Medical Records and the Americans
Medical Records And The Americans With Disabilities Act Of 1990
The Americans with Disabilities Act of 1990 (ADA) prohibits private and state employers with 15 or more employees from improperly discriminating against disabled workers because of their disabilities. Under the ADA, employees may generally not refuse to hire or take other adverse employment actions against disabled workers who could perform the essential functions of a job with reasonable accommodation.
Because the ADA was designed to grant more employment opportunities to disabled workers who may be excluded from consideration merely because of their disabilities, it makes it illegal for employers to ask employees specific medical questions during an employment interview. It also bans requests for medical examinations before a conditional offer of employment is extended. In a job interview, employers may only ask whether an applicant is able to perform the functions of the job. They may not ask whether the applicant has any medical condition that would interfere with the applicant’s performance.

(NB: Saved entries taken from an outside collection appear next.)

<file path="config.mk">
export PLATFORM = sky130hd
export DESIGN_NAME = prio_ctrl_regs
export DESIGN_NICKNAME = d
export VERILOG_FILES = /design/src/rtl/prio_regs_pkg.sv /design/src/rtl/prio_ctrl_regs.sv
export SDC_FILE = /design/constraint.sdc
export NUM_CORES = 1
export LEC_CHECK = 0
export ABC_AREA = 1
export BUFFER_PORTS_ARGS = -buffer_cell sky130_fd_sc_hd__buf_2
export CAP_MARGIN = 20
export CORE_ASPECT_RATIO = 0.6
export CORE_MARGIN = 2
export CORE_UTILIZATION = 50
export DETAILED_ROUTE_END_ITERATION = 8
export HOLD_SLACK_MARGIN = 0.12
export PLACE_DENSITY_LB_ADDON = 0.1
export SLEW_MARGIN = 20
export SYNTH_ARGS = -nofsm -noshare
export SYNTH_HDL_FRONTEND = slang
export SYNTH_SLANG_ARGS = --single-unit
</file>
<file path="constraint.sdc">
create_clock -name clk -period 3.6 [get_ports clk]
set_input_delay 0.72 -clock clk [delete_from_list [all_inputs] [get_ports clk]]
set_output_delay 0.72 -clock clk [all_outputs]
set_load 0.03 [all_outputs]
</file>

Once a conditional offer of employment is granted, an employer may ask medical-related questions of a potential applicant or request a medical examination, but only if such questions and requests are made of all potential employees. Once an employee is hired, an employer may only ask medical-related questions when the employer has a reasonable belief, based upon objective evidence, that a medical condition will prevent an employee from performing the essential functions of the job.

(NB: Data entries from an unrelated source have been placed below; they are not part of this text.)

**src/rtl/pss_pkg.sv**
```systemverilog
// constants shared by the parameter-set sequencer and its helper modules
// assumes a single clk_sys_i domain at 50 MHz; software uses a plain strobe port
package pss_pkg;
	// register word offsets on the plain register port
	localparam logic [3:0] REG_CTRL      = 4'h0;
	localparam logic [3:0] REG_TOTAL     = 4'h1;
	localparam logic [3:0] REG_CMD       = 4'h2;
	localparam logic [3:0] REG_STATUS    = 4'h3;
	localparam logic [3:0] REG_IRQ_STAT  = 4'h4;
	localparam logic [3:0] REG_IRQ_MASK  = 4'h5;
	localparam logic [3:0] REG_SET_IDX   = 4'h6;
	localparam logic [3:0] REG_SET_DATA  = 4'h7;
	localparam logic [3:0] REG_BASE      = 4'h8;
	localparam logic [3:0] REG_ACTIVE    = 4'h9;
	// field positions
	localparam int CTRL_ON_BIT     = 0;
	localparam int CMD_STEP_BIT    = 0;
	localparam int CMD_REWIND_BIT  = 1;
	localparam int ST_WAIT_BIT     = 0;
	localparam int ST_ACTIVE_BIT   = 1;
	localparam int ST_STEP_BIT     = 2;
	localparam int ST_REWIND_BIT   = 3;
	localparam int ST_EXPOSE_BIT   = 4;
	localparam int ST_XMIT_BIT     = 5;
	localparam int ST_IDX_LSB      = 8;
	// interrupt event bits
	localparam int IRQ_LOADED_BIT  = 0;
	localparam int IRQ_FRAME_BIT   = 1;
	localparam int IRQ_IGNORED_BIT = 2;
	localparam int IRQ_WRAP_BIT    = 3;
	localparam int IRQ_W           = 4;
	// reset values
	localparam logic [6:0] TOTAL_RST = 7'h01;
	localparam logic [3:0] MASK_RST  = 4'h0;
	// timing counts in clk_sys_i cycles, then set store depth and parameter width
	localparam int LOAD_CYCLES  = 4;
	localparam int EXPO_CYCLES  = 16;
	localparam int XMIT_CYCLES  = 16;
	localparam int MAX_SETS     = 64;
	localparam int PARAM_W      = 16;
	typedef enum logic [1:0] {
		PSS_WAIT,
		PSS_LOAD,
		PSS_FRAME
	} pss_state_e;
endpackage : pss_pkg

```
**src/rtl/pss_set_store.sv**
```systemverilog
// storage for the parameter sets, written by software, read during set loading
// assumes rd_idx_i is held while a load runs; read data lag the index by one cycle
`timescale 1ns/100ps
module pss_set_store #(
	parameter int DEPTH = pss_pkg::MAX_SETS,
	parameter int PW    = pss_pkg::PARAM_W,
	parameter int IW    = $clog2(DEPTH)
) (
	input  wire logic          clk_sys_i,
	input  wire logic          ce_i,
	input  wire logic          wr_i,
	input  wire logic [IW-1:0] wr_idx_i,
	input  wire logic [PW-1:0] wr_data_i,
	input  wire logic [IW-1:0] rd_idx_i,
	output logic      [PW-1:0] rd_data_o
);
	logic [PW-1:0] mem_q [DEPTH];

	// no reset on the array: unstored sets simply hold whatever was last written
	always_ff @(posedge clk_sys_i)
	begin
		if (ce_i && wr_i)
		begin
			mem_q[wr_idx_i] <= wr_data_i;
		end
	end

	always_ff @(posedge clk_sys_i)
	begin
		if (ce_i)
		begin
			rd_data_o <= mem_q[rd_idx_i];
		end
	end
endmodule : pss_set_store

```
**src/rtl/pss_frame_timer.sv**
```systemverilog
// one frame: exposure and readout, then transmission, started by an accepted trigger
// assumes start_i only arrives while idle
`timescale 1ns/100ps
module pss_frame_timer #(
	parameter int EXPO = pss_pkg::EXPO_CYCLES,
	parameter int XMIT = pss_pkg::XMIT_CYCLES
) (
	input  wire logic clk_sys_i,
	input  wire logic resetn_i,
	input  wire logic ce_i,
	input  wire logic start_i,
	output logic      expose_o,
	output logic      xmit_o,
	output logic      done_o
);
	localparam int CW = $clog2(EXPO + XMIT + 1);
	logic [CW-1:0] cnt_q;

	always_ff @(posedge clk_sys_i or negedge resetn_i)
	begin
		if (!resetn_i)
		begin
			cnt_q    <= '0;
			expose_o <= 1'b0;
			xmit_o   <= 1'b0;
			done_o   <= 1'b0;
		end
		else if (ce_i)
		begin
			done_o <= 1'b0;
			if (start_i && !expose_o && !xmit_o)
			begin
				cnt_q    <= CW'(EXPO - 1);
				expose_o <= 1'b1;
			end
			else if (cnt_q != '0)
			begin
				cnt_q <= cnt_q - 1'b1;
			end
			else if (expose_o)
			begin
				expose_o <= 1'b0;
				xmit_o   <= 1'b1;
				cnt_q    <= CW'(XMIT - 1);
			end
			else if (xmit_o)
			begin
				xmit_o <= 1'b0;
				done_o <= 1'b1;
			end
		end
	end
endmodule : pss_frame_timer

```
**src/rtl/pss_seq_top.sv**
```systemverilog
// parameter-set sequencer, controlled advance with software-only step and rewind
// assumes triggers and register strobes are synchronous to clk_sys_i
`timescale 1ns/100ps
module pss_seq_top #(
	parameter int NSETS = pss_pkg::MAX_SETS,
	parameter int PW    = pss_pkg::PARAM_W,
	parameter int LOADN = pss_pkg::LOAD_CYCLES,
	parameter int EXPO  = pss_pkg::EXPO_CYCLES,
	parameter int XMIT  = pss_pkg::XMIT_CYCLES
) (
	input  wire logic          clk_sys_i,
	input  wire logic          resetn_i,
	input  wire logic          ce_i,
	input  wire logic [3:0]    addr_i,
	input  wire logic [31:0]   wdata_i,
	input  wire logic          wr_i,
	input  wire logic          rd_i,
	output logic      [31:0]   rdata_o,
	input  wire logic          trig_i,
	output logic               waiting_o,
	output logic      [PW-1:0] active_param_o,
	output logic      [5:0]    active_index_o,
	output logic               expose_o,
	output logic               xmit_o,
	output logic               irq_o
);
	localparam int IW = 6;
	localparam int LW = $clog2(LOADN + 1);

	pss_pkg::pss_state_e state_q;
	pss_pkg::pss_state_e state_d;
	logic                   sequencer_on_q;
	logic [6:0]             total_q;
	logic [IW-1:0]          set_sel_q;
	logic [PW-1:0]          base_q;
	logic                   seq_active_q;
	logic                   step_pend_q;
	logic                   rewind_pend_q;
	logic [IW-1:0]          load_idx_q;
	logic [LW-1:0]          load_cnt_q;
	logic [pss_pkg::IRQ_W-1:0] irq_stat_q;
	logic [pss_pkg::IRQ_W-1:0] irq_mask_q;
	logic [PW-1:0]          store_rd;
	logic                   frm_done;
	logic                   wr_data;
	logic                   deferred_step_command;
	logic                   deferred_rewind_command;
	logic                   go_enable;
	logic                   go_rewind;
	logic                   go_step;
	logic                   go_restore;
	logic                   trig_take;
	logic                   load_end;
	logic [pss_pkg::IRQ_W-1:0] irq_evt;

	function automatic logic [IW-1:0] next_idx(input logic [IW-1:0] idx,
		input logic [6:0] total);
		logic [6:0] nxt;
		nxt = {1'b0, idx} + 7'h01;
		next_idx = (nxt >= total) ? '0 : nxt[IW-1:0];
	endfunction : next_idx

	function automatic logic hit(input logic [3:0] a, input logic [3:0] off);
		hit = (a == off);
	endfunction : hit

	assign wr_data                 = wr_i && hit(addr_i, pss_pkg::REG_SET_DATA);
	assign deferred_step_command   = wr_i && hit(addr_i, pss_pkg::REG_CMD)
		&& wdata_i[pss_pkg::CMD_STEP_BIT];
	assign deferred_rewind_command = wr_i && hit(addr_i, pss_pkg::REG_CMD)
		&& wdata_i[pss_pkg::CMD_REWIND_BIT];

	// decisions are only taken while waiting, never during a load or a frame
	always_comb
	begin
		go_enable  = 1'b0;
		go_rewind  = 1'b0;
		go_step    = 1'b0;
		go_restore = 1'b0;
		trig_take  = 1'b0;
		if (state_q == pss_pkg::PSS_WAIT)
		begin
			if (sequencer_on_q && !seq_active_q)
				go_enable = 1'b1;
			else if (!sequencer_on_q && seq_active_q)
				go_restore = 1'b1;
			else if (seq_active_q && rewind_pend_q)
				go_rewind = 1'b1;
			else if (seq_active_q && step_pend_q)
				go_step = 1'b1;
			else
				trig_take = trig_i;
		end
	end

	assign load_end = (state_q == pss_pkg::PSS_LOAD) && (load_cnt_q == '0);

	always_comb
	begin
		state_d = state_q;
		unique case (state_q)
			pss_pkg::PSS_WAIT:
			begin
				if (go_enable || go_rewind || go_step)
					state_d = pss_pkg::PSS_LOAD;
				else if (trig_take)
					state_d = pss_pkg::PSS_FRAME;
			end
			pss_pkg::PSS_LOAD:
			begin
				if (load_end)
					state_d = pss_pkg::PSS_WAIT;
			end
			pss_pkg::PSS_FRAME:
			begin
				if (frm_done)
					state_d = pss_pkg::PSS_WAIT;
			end
		endcase
	end

	// waiting is the registered image of the next state, so it drops with the load
	always_ff @(posedge clk_sys_i or negedge resetn_i)
	begin
		if (!resetn_i)
		begin
			state_q   <= pss_pkg::PSS_WAIT;
			waiting_o <= 1'b0;
		end
		else if (ce_i)
		begin
			state_q   <= state_d;
			waiting_o <= (state_d == pss_pkg::PSS_WAIT);
		end
	end

	// pending commands; an arrival in the consuming cycle stays pending
	always_ff @(posedge clk_sys_i or negedge resetn_i)
	begin
		if (!resetn_i)
		begin
			step_pend_q   <= 1'b0;
			rewind_pend_q <= 1'b0;
		end
		else if (ce_i)
		begin
			if (deferred_step_command && sequencer_on_q)
				step_pend_q <= 1'b1;
			else if (go_step || go_restore || go_enable)
				step_pend_q <= 1'b0;
			if (deferred_rewind_command && sequencer_on_q)
				rewind_pend_q <= 1'b1;
			else if (go_rewind || go_restore || go_enable)
				rewind_pend_q <= 1'b0;
		end
	end

	// set loading: index chosen at entry, the store output taken at the end
	always_ff @(posedge clk_sys_i or negedge resetn_i)
	begin
		if (!resetn_i)
		begin
			load_idx_q     <= '0;
			load_cnt_q     <= '0;
			active_index_o <= '0;
			active_param_o <= '0;
			seq_active_q   <= 1'b0;
		end
		else if (ce_i)
		begin
			if (go_enable || go_rewind)
			begin
				load_idx_q <= '0;
				load_cnt_q <= LW'(LOADN - 1);
			end
			else if (go_step)
			begin
				load_idx_q <= next_idx(active_index_o, total_q);
				load_cnt_q <= LW'(LOADN - 1);
			end
			else if (state_q == pss_pkg::PSS_LOAD && load_cnt_q != '0)
			begin
				load_cnt_q <= load_cnt_q - 1'b1;
			end
			if (go_enable)
				seq_active_q <= 1'b1;
			else if (go_restore)
				seq_active_q <= 1'b0;
			if (load_end)
			begin
				active_param_o <= store_rd;
				active_index_o <= load_idx_q;
			end
			else if (go_restore || (!seq_active_q && !sequencer_on_q))
			begin
				active_param_o <= base_q;
				active_index_o <= '0;
			end
		end
	end

	// register writes; base value is what the active set holds outside sequencing
	always_ff @(posedge clk_sys_i or negedge resetn_i)
	begin
		if (!resetn_i)
		begin
			sequencer_on_q <= 1'b0;
			total_q        <= pss_pkg::TOTAL_RST;
			set_sel_q      <= '0;
			base_q         <= '0;
			irq_mask_q     <= pss_pkg::MASK_RST;
		end
		else if (ce_i && wr_i)
		begin
			if (hit(addr_i, pss_pkg::REG_CTRL))
				sequencer_on_q <= wdata_i[pss_pkg::CTRL_ON_BIT];
			if (hit(addr_i, pss_pkg::REG_TOTAL))
				total_q <= (wdata_i[6:0] == 7'h00 || wdata_i[6:0] > 7'(NSETS))
					? 7'h01 : wdata_i[6:0];
			if (hit(addr_i, pss_pkg::REG_SET_IDX))
				set_sel_q <= wdata_i[IW-1:0];
			if (hit(addr_i, pss_pkg::REG_BASE))
				base_q <= wdata_i[PW-1:0];
			if (hit(addr_i, pss_pkg::REG_IRQ_MASK))
				irq_mask_q <= wdata_i[pss_pkg::IRQ_W-1:0];
		end
	end

	always_comb
	begin
		irq_evt                           = '0;
		irq_evt[pss_pkg::IRQ_LOADED_BIT]  = load_end;
		irq_evt[pss_pkg::IRQ_FRAME_BIT]   = frm_done;
		irq_evt[pss_pkg::IRQ_IGNORED_BIT] = trig_i && state_q != pss_pkg::PSS_WAIT;
		irq_evt[pss_pkg::IRQ_WRAP_BIT]    = go_step
			&& next_idx(active_index_o, total_q) == '0;
	end

	// sticky status, write one to clear; a new event beats the clear
	always_ff @(posedge clk_sys_i or negedge resetn_i)
	begin
		if (!resetn_i)
		begin
			irq_stat_q <= '0;
			irq_o      <= 1'b0;
		end
		else if (ce_i)
		begin
			if (wr_i && hit(addr_i, pss_pkg::REG_IRQ_STAT))
				irq_stat_q <= (irq_stat_q & ~wdata_i[pss_pkg::IRQ_W-1:0]) | irq_evt;
			else
				irq_stat_q <= irq_stat_q | irq_evt;
			irq_o <= |(irq_stat_q & irq_mask_q);
		end
	end

	// read data stand for one cycle only, unmapped offsets read zero
	always_ff @(posedge clk_sys_i or negedge resetn_i)
	begin
		if (!resetn_i)
			rdata_o <= '0;
		else if (ce_i)
		begin
			rdata_o <= '0;
			if (rd_i)
			begin
				unique case (addr_i)
					pss_pkg::REG_CTRL:     rdata_o <= {31'h0, sequencer_on_q};
					pss_pkg::REG_TOTAL:    rdata_o <= {25'h0, total_q};
					pss_pkg::REG_STATUS:
					begin
						rdata_o[pss_pkg::ST_WAIT_BIT]   <= waiting_o;
						rdata_o[pss_pkg::ST_ACTIVE_BIT] <= seq_active_q;
						rdata_o[pss_pkg::ST_STEP_BIT]   <= step_pend_q;
						rdata_o[pss_pkg::ST_REWIND_BIT] <= rewind_pend_q;
						rdata_o[pss_pkg::ST_EXPOSE_BIT] <= expose_o;
						rdata_o[pss_pkg::ST_XMIT_BIT]   <= xmit_o;
						rdata_o[pss_pkg::ST_IDX_LSB +: IW] <= active_index_o;
					end
					pss_pkg::REG_IRQ_STAT: rdata_o <= {28'h0, irq_stat_q};
					pss_pkg::REG_IRQ_MASK: rdata_o <= {28'h0, irq_mask_q};
					pss_pkg::REG_SET_IDX:  rdata_o <= {26'h0, set_sel_q};
					pss_pkg::REG_BASE:     rdata_o <= 32'(base_q);
					pss_pkg::REG_ACTIVE:   rdata_o <= 32'(active_param_o);
					default:               rdata_o <= '0;
				endcase
			end
		end
	end

	pss_set_store #(
		.DEPTH (NSETS),
		.PW    (PW),
		.IW    (IW)
	) u_store (
		.clk_sys_i (clk_sys_i),
		.ce_i      (ce_i),
		.wr_i      (wr_data),
		.wr_idx_i  (set_sel_q),
		.wr_data_i (wdata_i[PW-1:0]),
		.rd_idx_i  (load_idx_q),
		.rd_data_o (store_rd)
	);

	// the frame runs to its end even if the sequencer is switched off
	pss_frame_timer #(
		.EXPO (EXPO),
		.XMIT (XMIT)
	) u_frame (
		.clk_sys_i (clk_sys_i),
		.resetn_i  (resetn_i),
		.ce_i      (ce_i),
		.start_i   (ce_i && trig_take),
		.expose_o  (expose_o),
		.xmit_o    (xmit_o),
		.done_o    (frm_done)
	);
endmodule : pss_seq_top

```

Any medical records that are collected during the hiring process, as well as any other medical records that are collected during the course of a worker’s employment (for example, to support a leave of absence) must be carefully guarded by employers. They must remain confidential at all times. Under the ADA, an employee’s request for reasonable accommodation is considered a medical record, subject to special confidentiality requirements. Employers may only disclose medical information regarding their employees under the following limited circumstances:
* to supervisors and managers so that they may provide a reasonable accommodation
* to first aid and safety personnel if the medical condition may require special emergency or medical treatment
* to persons investigating compliance with the ADA and similar state laws
* to state workers’ compensation offices and related entities so that they may evaluate workers’ compensation claims
To ensure compliance with confidentiality requirements, the EEOC directs employers to retain medical records in separate files, accessible only by persons entitled to view the records. If the records are stored electronically, special passwords should protect these files.